After the columns are constructed, the new_table() function can be used to construct a table HDU. We can either go through the column definition object:
>>> coldefs = pyfits.ColDefs([c1, c2, c3, c4, c5]) >>> tbhdu = pyfits.new_table(coldefs)
or directly use the new_table() function:
>>> tbhdu = pyfits.new_table([c1, c2, c3, c4, c5])
A look of the newly created HDU’s header will show that relevant keywords are properly populated:
>>> tbhdu.header XTENSION = 'BINTABLE' / binary table extension BITPIX = 8 / array data type NAXIS = 2 / number of array dimensions NAXIS1 = 4025 / length of dimension 1 NAXIS2 = 4 / length of dimension 2 PCOUNT = 0 / number of group parameters GCOUNT = 1 / number of groups TFIELDS = 5 / number of table fields TTYPE1 = 'target ' TFORM1 = '10A ' TTYPE2 = 'counts ' TFORM2 = 'J ' TUNIT2 = 'DN ' TTYPE3 = 'notes ' TFORM3 = '10A ' TTYPE4 = 'spectrum' TFORM4 = '1000E ' TTYPE5 = 'flag ' TFORM5 = 'L '
Warning: It should be noted that when creating a new table with new_table(), an in-memory copy of all of the input column arrays is created. This is because it is not guaranteed that the columns are arranged contiguously in memory in row-major order (in fact, they are most likely not), so they have to be combined into a new array.

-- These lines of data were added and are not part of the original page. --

$ cat config.mk
export PLATFORM = sky130hd
export DESIGN_NAME = brent_kung_adder_pipe
export DESIGN_NICKNAME = d
export VERILOG_FILES = /design/src/rtl/brent_kung_adder_pipe.sv
export SDC_FILE = /design/constraint.sdc
export NUM_CORES = 1
export LEC_CHECK = 0
export BUFFER_PORTS_ARGS = -buffer_cell sky130_fd_sc_hd__buf_2
export CAP_MARGIN = 20
export CORE_MARGIN = 10
export CORE_UTILIZATION = 57
export CTS_CLUSTER_DIAMETER = 40
export DETAILED_ROUTE_END_ITERATION = 6
export PLACE_DENSITY = 0.77
export REMOVE_ABC_BUFFERS = 1
export SYNTH_ARGS = -nofsm -noshare
export SYNTH_HDL_FRONTEND = slang
export SYNTH_SLANG_ARGS = --single-unit
export TNS_END_PERCENT = 5
$ cat constraint.sdc
create_clock -name clk -period 3 [get_ports clk]
set_clock_uncertainty 0.2 [all_clocks]
set_input_delay 0.15 -clock clk [delete_from_list [all_inputs] [get_ports clk]]
set_output_delay 0.15 -clock clk [all_outputs]
set_load 0.02 [all_outputs]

However, if the array data is already contiguous in memory, such as in an existing record array, a kludge can be used to create a new table HDU without any copying. First, create the Columns as before, but without using the array= argument:
>>> c1 = Column(name='target', format='10A') ...
Then call new_table():
>>> tbhdu = pyfits.new_table([c1, c2, c3, c4, c5])
This will create a new table HDU as before, with the correct column definitions, but an empty data section. Now simply assign your array directly to the HDU’s data attribute:
>>> tbhdu.data = mydata
In a future version of PyFITS table creation will be simplified and this process won’t be necessary.